# WHAT NEEDS TO BE DONE
Repeat exactly the lines of the entries below from the one with "localparam [2:0] PM_FLOAT" through the one with "2'b01: begin", both ends included, and nothing else.

· · ·

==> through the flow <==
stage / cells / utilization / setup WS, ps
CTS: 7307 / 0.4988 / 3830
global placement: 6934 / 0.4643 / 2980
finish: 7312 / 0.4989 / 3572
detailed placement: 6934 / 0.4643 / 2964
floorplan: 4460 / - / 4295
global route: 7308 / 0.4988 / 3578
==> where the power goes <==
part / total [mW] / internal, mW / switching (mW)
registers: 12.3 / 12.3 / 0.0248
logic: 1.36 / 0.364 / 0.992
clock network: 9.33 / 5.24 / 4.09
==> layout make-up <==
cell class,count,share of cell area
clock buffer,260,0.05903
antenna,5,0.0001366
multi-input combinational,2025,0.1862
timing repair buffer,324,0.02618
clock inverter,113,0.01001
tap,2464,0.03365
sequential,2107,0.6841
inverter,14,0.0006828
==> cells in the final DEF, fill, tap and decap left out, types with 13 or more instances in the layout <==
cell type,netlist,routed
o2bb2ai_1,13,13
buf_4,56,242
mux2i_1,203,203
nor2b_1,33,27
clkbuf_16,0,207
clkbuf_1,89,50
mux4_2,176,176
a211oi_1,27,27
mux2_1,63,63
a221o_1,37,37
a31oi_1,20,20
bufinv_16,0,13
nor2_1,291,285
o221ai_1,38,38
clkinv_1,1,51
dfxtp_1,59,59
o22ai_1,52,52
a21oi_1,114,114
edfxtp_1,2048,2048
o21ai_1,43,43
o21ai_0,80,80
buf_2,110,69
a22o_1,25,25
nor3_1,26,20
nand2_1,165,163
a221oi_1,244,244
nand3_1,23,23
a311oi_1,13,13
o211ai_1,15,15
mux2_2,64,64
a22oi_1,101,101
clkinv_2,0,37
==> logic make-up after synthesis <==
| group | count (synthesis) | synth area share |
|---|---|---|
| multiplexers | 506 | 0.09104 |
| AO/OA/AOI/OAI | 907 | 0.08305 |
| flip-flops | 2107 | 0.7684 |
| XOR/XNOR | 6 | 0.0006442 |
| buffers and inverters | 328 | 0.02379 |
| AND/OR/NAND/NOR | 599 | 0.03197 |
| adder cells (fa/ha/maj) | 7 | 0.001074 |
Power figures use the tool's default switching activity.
$ cat src/include/sbio_map.vh
// register offsets, reset values and pin positions for the six pin port
`ifndef SBIO_MAP_VH
`define SBIO_MAP_VH
`define SBIO_ADDR_W            6
`define SBIO_LEVEL_ADDR        6'h16
`define SBIO_DIR_ADDR          6'h17
`define SBIO_LATCH_ADDR        6'h18
`define SBIO_DIR_RST           6'h00
`define SBIO_LATCH_RST         5'h00
`define SBIO_PIN_CNT           6
`define SBIO_PAD_RESET         5
`define SBIO_PAD_SCK           2
`define SBIO_PAD_MISO          1
`define SBIO_PAD_MOSI          0
`define SBIO_ANALOG_MASK       6'h3c
`endif

$ cat src/hw/sbio_port.v
// six pin bidirectional general purpose port with alternate functions
`timescale 1ns/1ns
`default_nettype none
`include "sbio_map.vh"
module sbio_port (
  input  wire       clock_i,
  input  wire       reset_n_i,
  input  wire [5:0] io_addr_i,
  input  wire       io_wr_i,
  input  wire       io_rd_i,
  input  wire [7:0] io_wdata_i,
  output wire [7:0] io_rdata_o,
  output wire       io_hit_o,
  input  wire       bit_set_instruction_i,
  input  wire       bit_clear_instruction_i,
  input  wire [2:0] bit_index_i,
  input  wire       global_pullup_disable_i,
  input  wire       reset_pin_disable_fuse_i,
  input  wire       serial_prog_mode_i,
  input  wire       sleep_analog_quiet_i,
  input  wire       timer_one_compare_en_i,
  input  wire       timer_one_compare_val_i,
  input  wire       serial_data_out_i,
  input  wire       serial_data_out_en_i,
  input  wire [5:0] pad_in_i,
  output wire [5:0] pad_out_o,
  output wire [5:0] pad_oe_o,
  output wire [5:0] pad_pullup_o,
  output wire [5:0] pin_change_o,
  output wire       ext_reset_n_o,
  output wire       ext_irq_zero_input_o,
  output wire       counter_zero_clock_input_o,
  output wire       serial_clock_o,
  output wire       serial_data_in_o,
  output wire       comparator_pos_input_o,
  output wire       comparator_neg_input_o,
  output wire       converter_ref_pin_o
);

  // ------------------------------------------------------------
  // register file
  // ------------------------------------------------------------
  reg  [5:0] dir_q;
  wire [5:0] dir_d;
  reg  [4:0] latch_q;
  wire [4:0] latch_d;
  wire [7:0] bit_mask;
  wire       sel_dir;
  wire       sel_latch;
  wire       sel_level;
  wire       wr_dir;
  wire       wr_latch;
  wire       set_dir;
  wire       clr_dir;
  wire       set_latch;
  wire       clr_latch;
  wire       dir_idx_ok;
  wire       latch_idx_ok;

  assign sel_dir   = (io_addr_i == `SBIO_DIR_ADDR);
  assign sel_latch = (io_addr_i == `SBIO_LATCH_ADDR);
  assign sel_level = (io_addr_i == `SBIO_LEVEL_ADDR);
  assign bit_mask  = 8'h01 << bit_index_i;
  assign io_hit_o  = sel_dir | sel_latch | sel_level;

  // ------------------------------------------------------------
  // access decode
  // ------------------------------------------------------------
  assign dir_idx_ok   = (bit_index_i < 3'h6);
  assign latch_idx_ok = (bit_index_i < 3'h5);
  assign wr_dir       = io_wr_i & sel_dir;
  assign wr_latch     = io_wr_i & sel_latch;
  assign set_dir      = bit_set_instruction_i & sel_dir & dir_idx_ok;
  assign clr_dir      = bit_clear_instruction_i & sel_dir & dir_idx_ok;
  assign set_latch    = bit_set_instruction_i & sel_latch & latch_idx_ok;
  assign clr_latch    = bit_clear_instruction_i & sel_latch & latch_idx_ok;

  // bit ops touch one bit only, so no other pin moves mid-update;
  // clear beats set, and a bit op beats a byte write on its own bit
  genvar r;
  generate
    for (r = 0; r < `SBIO_PIN_CNT; r = r + 1) begin : g_reg_bit
      reg dir_nxt;
      always @* begin
        case ({clr_dir & bit_mask[r], set_dir & bit_mask[r], wr_dir})
          3'b000: begin
            dir_nxt = dir_q[r];
          end
          3'b001: begin
            dir_nxt = io_wdata_i[r];
          end
          3'b010, 3'b011: begin
            dir_nxt = 1'b1;
          end
          default: begin
            dir_nxt = 1'b0;
          end
        endcase
      end
      assign dir_d[r] = dir_nxt;
      if (r < `SBIO_PAD_RESET) begin : g_latch
        reg latch_nxt;
        always @* begin
          case ({clr_latch & bit_mask[r], set_latch & bit_mask[r],
                 wr_latch})
            3'b000: begin
              latch_nxt = latch_q[r];
            end
            3'b001: begin
              latch_nxt = io_wdata_i[r];
            end
            3'b010, 3'b011: begin
              latch_nxt = 1'b1;
            end
            default: begin
              latch_nxt = 1'b0;
            end
          endcase
        end
        assign latch_d[r] = latch_nxt;
      end
    end
  endgenerate

  always @(posedge clock_i or negedge reset_n_i) begin
    if (!reset_n_i) begin
      dir_q   <= `SBIO_DIR_RST;
      latch_q <= `SBIO_LATCH_RST;
    end else begin
      dir_q   <= dir_d;
      latch_q <= latch_d;
    end
  end

  // ------------------------------------------------------------
  // pad input path
  // ------------------------------------------------------------
  // quiet sleep forces analog pins low instead of letting them float
  wire [5:0] pad_level;
  wire [5:0] in_enable;
  reg  [5:0] level_q;

  assign in_enable = sleep_analog_quiet_i ? ~`SBIO_ANALOG_MASK
                                          : 6'h3f;
  assign pad_level = pad_in_i & in_enable;

  always @(posedge clock_i or negedge reset_n_i) begin
    if (!reset_n_i) begin
      level_q <= 6'h00;
    end else begin
      level_q <= pad_level;
    end
  end

  // no compare until level_q holds a real sample, else reset fakes
  // an edge on every pad that idles high
  reg        armed_q;
  always @(posedge clock_i or negedge reset_n_i) begin
    if (!reset_n_i) begin
      armed_q <= 1'b0;
    end else begin
      armed_q <= 1'b1;
    end
  end

  // change seen as a one cycle pulse per pin
  assign pin_change_o = armed_q ? (pad_level ^ level_q)
                                : 6'h00;

  // ------------------------------------------------------------
  // read data
  // ------------------------------------------------------------
  reg  [7:0] rdata_d;
  reg  [7:0] rdata_q;

  // unmapped reads return zero, never stale data
  always @* begin
    rdata_d = rdata_q;
    if (io_rd_i) begin
      if (sel_dir) begin
        rdata_d = {2'b00, dir_q};
      end else if (sel_latch) begin
        rdata_d = {3'b000, latch_q};
      end else if (sel_level) begin
        rdata_d = {2'b00, pad_level};
      end else begin
        rdata_d = 8'h00;
      end
    end
  end

  always @(posedge clock_i or negedge reset_n_i) begin
    if (!reset_n_i) begin
      rdata_q <= 8'h00;
    end else begin
      rdata_q <= rdata_d;
    end
  end
  assign io_rdata_o = rdata_q;

  // ------------------------------------------------------------
  // pad drivers, one mode per pin
  // ------------------------------------------------------------
  localparam [2:0] PM_FLOAT  = 3'h0;
  localparam [2:0] PM_PULLUP = 3'h1;
  localparam [2:0] PM_LOW    = 3'h2;
  localparam [2:0] PM_HIGH   = 3'h3;
  localparam [2:0] PM_SINK   = 3'h4;
  localparam [2:0] PM_RESET  = 3'h5;

  wire [5:0] latch_x;
  wire [5:0] gp_oe;
  wire [5:0] gp_out;
  assign latch_x = {1'b0, latch_q};

  // pad five has no high driver and no pull-up, so it only sinks
  genvar g;
  generate
    for (g = 0; g < `SBIO_PIN_CNT; g = g + 1) begin : g_pin
      reg [2:0] mode;
      reg       oe;
      reg       out;
      reg       pu;
      always @* begin
        mode = PM_FLOAT;
        if (g == `SBIO_PAD_RESET) begin
          if (!reset_pin_disable_fuse_i) begin
            mode = PM_RESET;
          end else if (dir_q[g]) begin
            mode = PM_SINK;
          end else begin
            mode = PM_FLOAT;
          end
        end else if (dir_q[g]) begin
          mode = latch_x[g] ? PM_HIGH : PM_LOW;
        end else if (latch_x[g] && !global_pullup_disable_i) begin
          mode = PM_PULLUP;
        end else begin
          mode = PM_FLOAT;
        end
      end
      always @* begin
        case (mode)
          PM_PULLUP: begin
            oe  = 1'b0;
            out = 1'b0;
            pu  = 1'b1;
          end
          PM_LOW: begin
            oe  = 1'b1;
            out = 1'b0;
            pu  = 1'b0;
          end
          PM_HIGH: begin
            oe  = 1'b1;
            out = 1'b1;
            pu  = 1'b0;
          end
          PM_SINK: begin
            oe  = 1'b1;
            out = 1'b0;
            pu  = 1'b0;
          end
          default: begin
            oe  = 1'b0;
            out = 1'b0;
            pu  = 1'b0;
          end
        endcase
      end
      assign gp_oe[g]        = oe;
      assign gp_out[g]       = out;
      assign pad_pullup_o[g] = pu;
    end
  endgenerate

  // ------------------------------------------------------------
  // pad one and pad zero overrides
  // ------------------------------------------------------------
  wire pad1_oe;
  wire pad1_out;
  wire pad0_oe;
  reg  pad1_alt_out;
  always @* begin
    case ({serial_prog_mode_i, timer_one_compare_en_i})
      2'b00: begin
        pad1_alt_out = gp_out[1];
      end
      2'b01: begin
        pad1_alt_out = timer_one_compare_val_i;
      end
      default: begin
        pad1_alt_out = serial_data_out_i;
      end
    endcase
  end
  assign pad1_out = pad1_alt_out;
  assign pad1_oe  = serial_prog_mode_i ? serial_data_out_en_i
                                       : gp_oe[1];
  // pad zero is the serial data input while programming
  assign pad0_oe  = serial_prog_mode_i ? 1'b0 : gp_oe[0];

  assign pad_out_o = {gp_out[5:2], pad1_out, gp_out[0]};
  assign pad_oe_o  = {gp_oe[5:2], pad1_oe, pad0_oe};

  // ------------------------------------------------------------
  // external reset
  // ------------------------------------------------------------
  assign ext_reset_n_o = reset_pin_disable_fuse_i ? 1'b1
                                                  : pad_in_i[5];

  // ------------------------------------------------------------
  // alternate inputs, read from pad regardless of direction
  // ------------------------------------------------------------
  // pad two feeds irq and counter even while it drives
  assign serial_clock_o             = serial_prog_mode_i & pad_in_i[2];
  assign ext_irq_zero_input_o       = ~serial_prog_mode_i
                                      & pad_level[2];
  assign counter_zero_clock_input_o = pad_level[2];
  assign serial_data_in_o           = serial_prog_mode_i & pad_in_i[0];
  assign comparator_neg_input_o     = pad_in_i[1];
  assign comparator_pos_input_o     = pad_in_i[0];
  assign converter_ref_pin_o        = pad_in_i[0];

endmodule // sbio_port
`default_nettype wire

$ cat config.mk
export PLATFORM = sky130hd
export DESIGN_NAME = sbio_port
export DESIGN_NICKNAME = d
export VERILOG_FILES = /design/src/hw/sbio_port.v
export VERILOG_INCLUDE_DIRS = /design/src /design/src/include
export SDC_FILE = /design/constraint.sdc
export NUM_CORES = 1
export LEC_CHECK = 0
export ABC_AREA = 0
export BUFFER_PORTS_ARGS = -buffer_cell sky130_fd_sc_hd__buf_4
export CAP_MARGIN = 10
export CORE_ASPECT_RATIO = 1.2
export CORE_MARGIN = 10
export CORE_UTILIZATION = 50
export DETAILED_ROUTE_END_ITERATION = 10
export GPL_TIMING_DRIVEN = 0
export PLACE_DENSITY = 0.86
export SLEW_MARGIN = 20
export SYNTH_ARGS = -nofsm -noshare
export SYNTH_HDL_FRONTEND = slang
export SYNTH_SLANG_ARGS = --single-unit
$ cat constraint.sdc
create_clock -name clock_i -period 3 [get_ports clock_i]
set_input_delay 0.45 -clock clock_i [delete_from_list [all_inputs] [get_ports clock_i]]
set_output_delay 0.45 -clock clock_i [all_outputs]
set_load 0.03 [all_outputs]
Word level (Yosys, flattened, before mapping):

Cells that the tools add are included.

* bits in registers: 26
* input bits: 37
* output and inout bits: 41

* magnitude comparators: 2
* equal/unequal tests: 61
* shift-type cells: 1
* multiplexer cells: 55
* bitwise logic cells: 40
* reduce and logical (&&, ||, !) cells: 35

Operator list (number)
* equality test 3 x 2 -> 1 bit (second input constant): 32
* equality test 3 x 1 -> 1 bit (second input constant): 16
* AND 1 bit: 35
* zero test 3 bit: 11
* case mux 1 bit (3 select lines): 11
* two-way mux 1 bit: 31
* two-way mux 6 bit: 5
* OR reduction 2 bit: 11
* equality test 6 x 5 -> 1 bit (second input constant): 3
* OR reduction 3 bit: 6
* equality test 3 bit (second input constant): 5
* two-way mux 2 bit: 5
* AND 6 bit: 1
* less-than comparator 3 bit (second input constant): 2
* two-way mux 3 bit: 2
* << shifter 1 x 3 -> 6 bit (first input constant): 1
* bitwise XOR 6 bit: 1
* logical AND 1 bit: 5
* equality test 2 x 1 -> 1 bit (second input constant): 2
* equality test 2 bit (second input constant): 2
* equality test 2 x 3 -> 1 bit (second input constant): 1
* zero test 2 bit: 1
* OR 1 bit: 2
* case mux 1 bit (2 select lines): 1
* other kinds (2): 2

Logic depth before layout (Yosys ltp):

Gate-level depths: netlist of the first run.

* word-level depth: 8
* mapped depth: 6
* depth with buffers taken out: 4

Least setup slack after synthesis of the first run:

OpenSTA, ideal clock, no wires.

* kind: input -> output
* from: input port io_addr_i[1]
* to: output port io_hit_o
* arrival time: 1534 ps
* required time: 2550 ps
* path slack: 1016 ps
* stages on the path: 2
* path buffers: 0
* path through: or4b_4 > a21oi_1

* word-level cells in the longest chain between the ends: 3

RTL lines
* start, declared: line sbio_port.v:8 `input wire [5:0] io_addr_i,`
* equality test 6 x 5 -> 1 bit (no source line)
* OR 1 bit: line sbio_port.v:64 `assign io_hit_o = sel_dir | sel_latch | sel_level;`
* OR 1 bit (*): line sbio_port.v:64
* end, declared: line sbio_port.v:13 `output wire io_hit_o,`

Mark *: on every way between the ends. The rest lies on a longest branch, timed or not.

Worst setup path in the final report of the first run:

Ends and elaborated chain as after synthesis.

==> results of run 1 <==
## stage by stage
step                hold WS (ps)  setup slack, ps
global route                74.4             1040
global placement             357             1060
floorplan                    154             1020
CTS                         69.7             1060
detailed placement           357             1060
finish                      65.8             1060
## layout make-up
class / instances / area, µm²
clock buffer: 4 / 55.1
tap: 37 / 46.3
sequential: 24 / 601
multi-input combinational: 118 / 850
timing repair buffer: 71 / 533
fill: 286 / 957
buffer: 32 / 216
inverter: 6 / 22.5
## per-layer routing
metal  global-route usage, %  vias up  wire, µm
li1                        -      756         -
met1                    16.8      693      1790
met2                    25.4       66      2400
met3                    5.12        4       429
met4                    4.84        0        50
met5                       0        -         0
## where the power goes
| part | switching (W) | internal, W | total, W |
|---|---|---|---|
| registers | 0.0000356 | 0.000354 | 0.000390 |
| clock network | 0.0000993 | 0.000117 | 0.000216 |
| logic | 0.000166 | 0.000155 | 0.000321 |
| total | 0.000301 | 0.000627 | 0.000927 |
## state kept, by name, indices dropped and copies added (netlist names)
name / count
level_q: 6
io_rdata_o: 6
armed_q: 1
latch_q: 5
dir_q: 6
## Yosys cell counts (all sizes together)
master	instances
nand3	2
nor4b	1
dfrtp	24
a221oi	5
buf	28
nand2b	2
and3	6
xor2	5
and3b	2
a22oi	23
mux2	1
nand2	14
or2	1
clkbuf	4
o22ai	5
nor3b	8
nor2b	5
xnor2	1
nand3b	1
nor2	4
a21oi	3
o21ai	6
conb	2
inv	6
nor3	2
and4b	1
or4b	1
and2	14
## worst paths after layout
path,endpoint,slack [ps],depth (start not counted)
min reg2reg,io_rdata_o[5],540,2
max reg2reg,io_rdata_o[4],2020,2
min in group clock_i,level_q[1],330,1
max,io_hit_o,1060,4
min,io_rdata_o[4],70,1
max in group asynchronous,dir_q[0],2710,1
## cells by family after synthesis
group	after synthesis	synth area share [%]
AND/OR/NAND/NOR	64	24.5
AO/OA/AOI/OAI	42	21.2
buffers and inverters	38	14.2
flip-flops	24	35.8
XOR/XNOR	6	3.13
other	2	0.448
multiplexers	1	0.671
==> metrics.cfg, run 1 <==
[grt]
grt_pass1_wl_mm=7.64
grt_pass1_vias=1536
grt_max_degree=25
gr-usage-all-layers_pct=15.0
grt-ovfl-total=0
antenna_found_initial=0

[setup_path]
worstSetupStartpointType=input pin
crit_path_max_fanout=4
worst_setup_path_end_kind=primary output
cpPeakStageDelay_ps=580
r2r_start=latch_q[4]
critPathKind=input pin to primary output
cpMostUsedCell=buf_4
slowest_stage=or4b_4
crit_start=io_addr_i[1]
worstPathBufferInverterCount=2
cp_data_required_time_ps=2550
worstPathCellList=buf_4 -> or4b_4 -> a21oi_1 -> buf_4
critical_path.top_delay_family=simple AND/OR/NAND/NOR gates
cp_data_arrival_time_ps=1490

[clock_tree]
cts.clk_slew.worst_paths_ps=80
post-cts-setup-buffers=0
cts_sinks=24
cts_root_buf=clkbuf_8
cts_hold_buf=0
htree_levels=1
numCtsBuffers=3
ctsLongestPathBuffers=2
cts_tree=built
worstSkewPairLatency_ps=260
ctsResizeCount=0

[routing]
routed_wl_mm=4.67
wl_per_cell_um=16.0
detail-route-antenna-nets=0
initialDrtViolationCount=59
vias=1519
via_per_inst=5.20
drc_errors=0
drt-pass1-iter-count=5

[yosys]
synth_area_leader_cell=dfrtp_1
syn_area_per_cell_um2=9.48
synthTopCellsByArea=dfrtp_1, buf_4, a22oi_1, and2_1, a221oi_2
synth_cell_type_count=35
synth-seq-area-share_pct=35.8
syn_area_mm2=0.00168
yosys_register_bits=24
synth_warnings=0
synth_top_area_share_pct=35.8
netlist_instances=177

[outcome]
status=complete, no violations

[die]
std_cell_rows=23
design.die.area_mm2=0.00608
coreArea_mm2=0.00328
pin_count=78
die_y_um=83.5
die_w_um=72.9
initial_core_util_pct=51.1

[timing]
period_needed_ps=1940
hold_viol=0
worst_pin_slew_ps=645
fmax_mhz=516
maxSlewViolCount=0
relSlewSlack_pct=56.8
fin_skew_ps=3.00
period_share_pct=64.6
setup_violations=0
rsz0062_at_grt=false
finalSetupTns_ps=0

[layout]
stdcell_area_mm2=0.00232
final_common_cell=buf_4
final_cell_mix=buf_4, dfrtp_1, a22oi_1
final_nets=293
stdcell_count=292
area_delta_synth_final_pct=38.5
fin_util_pct=70.8
antenna_cells=0
drive_above_1_share_pct=47.1

[placed_design]
port_buffers=71
placement.cell_area_mm2=0.00227
hpwlAfterDp_mm=3.87
place.gp.congestion=0.825
place_inst=288

[power]
p_leak_nw=1.20
power_w=0.000927
peakVddDrop_v=0.000330
power_density_mw_per_mm2=399

[hold_path]
hold_class=input pin to async pin

[flow_run]
max-cap-violations=0

Power figures use the tool's default switching activity.
==> inputs of run 2 (changes only) <==
CORE_UTILIZATION = 47   (was 50)
PLACE_DENSITY = 0.81   (was 0.86)
clock period = 1.9 ns   (was 3 ns; I/O delays follow)
==> metrics.cfg, run 2 (synthesis results as in run 1) <==
[setup_path]
cp_data_required_time_ps=1620
rrSetupSlack_ps=940
cp_data_arrival_time_ps=1300
critical_path.top_delay_family=simple AND/OR/NAND/NOR gates
worstSetupStartpointType=input pin
slowest_stage=or4b_4
cpPeakStageDelay_ps=570
worstPathCellList=buf_4 -> or4b_4 -> a21oi_1 -> buf_4
worst_setup_path_end_kind=primary output
cpMostUsedCell=buf_4
worstPathBufferInverterCount=2
critPathKind=input pin to primary output
crit_path_max_fanout=4

[die]
pin_count=78
die_w_um=74.5
std_cell_rows=23
coreArea_mm2=0.00340
die_y_um=85.5
initial_core_util_pct=49.4
design.die.area_mm2=0.00637

[routing]
drt-pass1-iter-count=4
detail-route-antenna-nets=0
vias=1515
drc_errors=0
routed_wl_mm=4.60
wl_per_cell_um=15.7
initialDrtViolationCount=55
via_per_inst=5.17

[timing]
relSlewSlack_pct=61.9
period_needed_ps=1590
hold_viol=0
finalSetupTns_ps=0
setup_violations=0
fmax_mhz=629
fin_skew_ps=1.11
rsz0062_at_grt=false
maxSlewViolCount=0
worst_pin_slew_ps=569
period_share_pct=83.6

[power]
peakVddDrop_v=0.000333
p_leak_nw=1.21
power_density_mw_per_mm2=630

[grt]
grt_pass1_wl_mm=7.42
grt_pass1_vias=1541
antenna_found_initial=0
grt_max_degree=25
gr-usage-all-layers_pct=14.2
grt-ovfl-total=0

[clock_tree]
worstSkewPairLatency_ps=260
htree_levels=1
cts_sinks=24
cts_tree=built
cts.clk_slew.worst_paths_ps=80
ctsLongestPathBuffers=2
post-cts-setup-buffers=0
numCtsBuffers=3
cts_root_buf=clkbuf_8

[layout]
stdcell_count=293
final_common_cell=buf_4
final_cell_mix=buf_4, dfrtp_1, a22oi_1
final_nets=294
drive_above_1_share_pct=46.9
area_delta_synth_final_pct=39.1
antenna_cells=0

[placed_design]
place_inst=288
port_buffers=71
place.gp.congestion=0.819
hpwlAfterDp_mm=3.82

[outcome]
status=complete, no violations

[hold_path]
hold_class=input pin to flop

[flow_run]
max-cap-violations=0

-- run 2: cell count changes in the layout (fill, tap and decap cells not counted), sizes merged --
cell | before | now
dlygate4sd3 | 0 | 1
-- run 2: repair_timing --
action	in CTS	in global routing
resized for setup	0	0
endpoints found under the hold margin	24	0
hold buffers	1	0
-- run 2: power by group --
part           total [W]  switching (W)  internal [W]
registers       0.000615      0.0000556      0.000559
logic           0.000509       0.000262      0.000247
clock network   0.000347       0.000162      0.000185
-- run 2: layout make-up --
class / count / area (µm²)
timing repair buffer: 72 / 543
clock buffer: 4 / 55.1
tap: 37 / 46.3
inverter: 6 / 22.5
buffer: 32 / 216
multi-input combinational: 118 / 850
fill: 298 / 1060
sequential: 24 / 601
-- run 2: metrics by stage --
stage | hold WS [ps] | cell area [µm²] | total power, W | utilization (%) | setup WS [ps]
4_1_cts | 163 | 2330 | 0.00148 | 68.7 | 309
3_5_place_dp | 201 | 2270 | 0.00113 | 66.8 | 312
3_3_place_gp | 193 | 2270 | 0.00113 | 66.8 | 301
2_1_floorplan | -10.6 | 1690 | 0.000926 | - | 246
6_report | 167 | 2330 | 0.00147 | 68.7 | 311
5_1_grt | 152 | 2330 | 0.00155 | 68.7 | 210
-- run 2: worst paths after layout --
| path | end | depth (start not counted) | from |
|---|---|---|---|
| max in group asynchronous | latch_q[4] | 2 | reset_n_i |
| max reg2reg | io_rdata_o[2] | 2 | latch_q[2] |
| min | level_q[1] | 1 | pad_in_i[1] |
| min reg2reg | io_rdata_o[5] | 2 | io_rdata_o[5] |
| min in group asynchronous | io_rdata_o[4] | 2 | reset_n_i |
| max | io_hit_o | 4 | io_addr_i[1] |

· · ·

# COMPLETED TASK
  localparam [2:0] PM_FLOAT  = 3'h0;
  localparam [2:0] PM_PULLUP = 3'h1;
  localparam [2:0] PM_LOW    = 3'h2;
  localparam [2:0] PM_HIGH   = 3'h3;
  localparam [2:0] PM_SINK   = 3'h4;
  localparam [2:0] PM_RESET  = 3'h5;

  wire [5:0] latch_x;
  wire [5:0] gp_oe;
  wire [5:0] gp_out;
  assign latch_x = {1'b0, latch_q};

  // pad five has no high driver and no pull-up, so it only sinks
  genvar g;
  generate
    for (g = 0; g < `SBIO_PIN_CNT; g = g + 1) begin : g_pin
      reg [2:0] mode;
      reg       oe;
      reg       out;
      reg       pu;
      always @* begin
        mode = PM_FLOAT;
        if (g == `SBIO_PAD_RESET) begin
          if (!reset_pin_disable_fuse_i) begin
            mode = PM_RESET;
          end else if (dir_q[g]) begin
            mode = PM_SINK;
          end else begin
            mode = PM_FLOAT;
          end
        end else if (dir_q[g]) begin
          mode = latch_x[g] ? PM_HIGH : PM_LOW;
        end else if (latch_x[g] && !global_pullup_disable_i) begin
          mode = PM_PULLUP;
        end else begin
          mode = PM_FLOAT;
        end
      end
      always @* begin
        case (mode)
          PM_PULLUP: begin
            oe  = 1'b0;
            out = 1'b0;
            pu  = 1'b1;
          end
          PM_LOW: begin
            oe  = 1'b1;
            out = 1'b0;
            pu  = 1'b0;
          end
          PM_HIGH: begin
            oe  = 1'b1;
            out = 1'b1;
            pu  = 1'b0;
          end
          PM_SINK: begin
            oe  = 1'b1;
            out = 1'b0;
            pu  = 1'b0;
          end
          default: begin
            oe  = 1'b0;
            out = 1'b0;
            pu  = 1'b0;
          end
        endcase
      end
      assign gp_oe[g]        = oe;
      assign gp_out[g]       = out;
      assign pad_pullup_o[g] = pu;
    end
  endgenerate

  // ------------------------------------------------------------
  // pad one and pad zero overrides
  // ------------------------------------------------------------
  wire pad1_oe;
  wire pad1_out;
  wire pad0_oe;
  reg  pad1_alt_out;
  always @* begin
    case ({serial_prog_mode_i, timer_one_compare_en_i})
      2'b00: begin
        pad1_alt_out = gp_out[1];
      end
      2'b01: begin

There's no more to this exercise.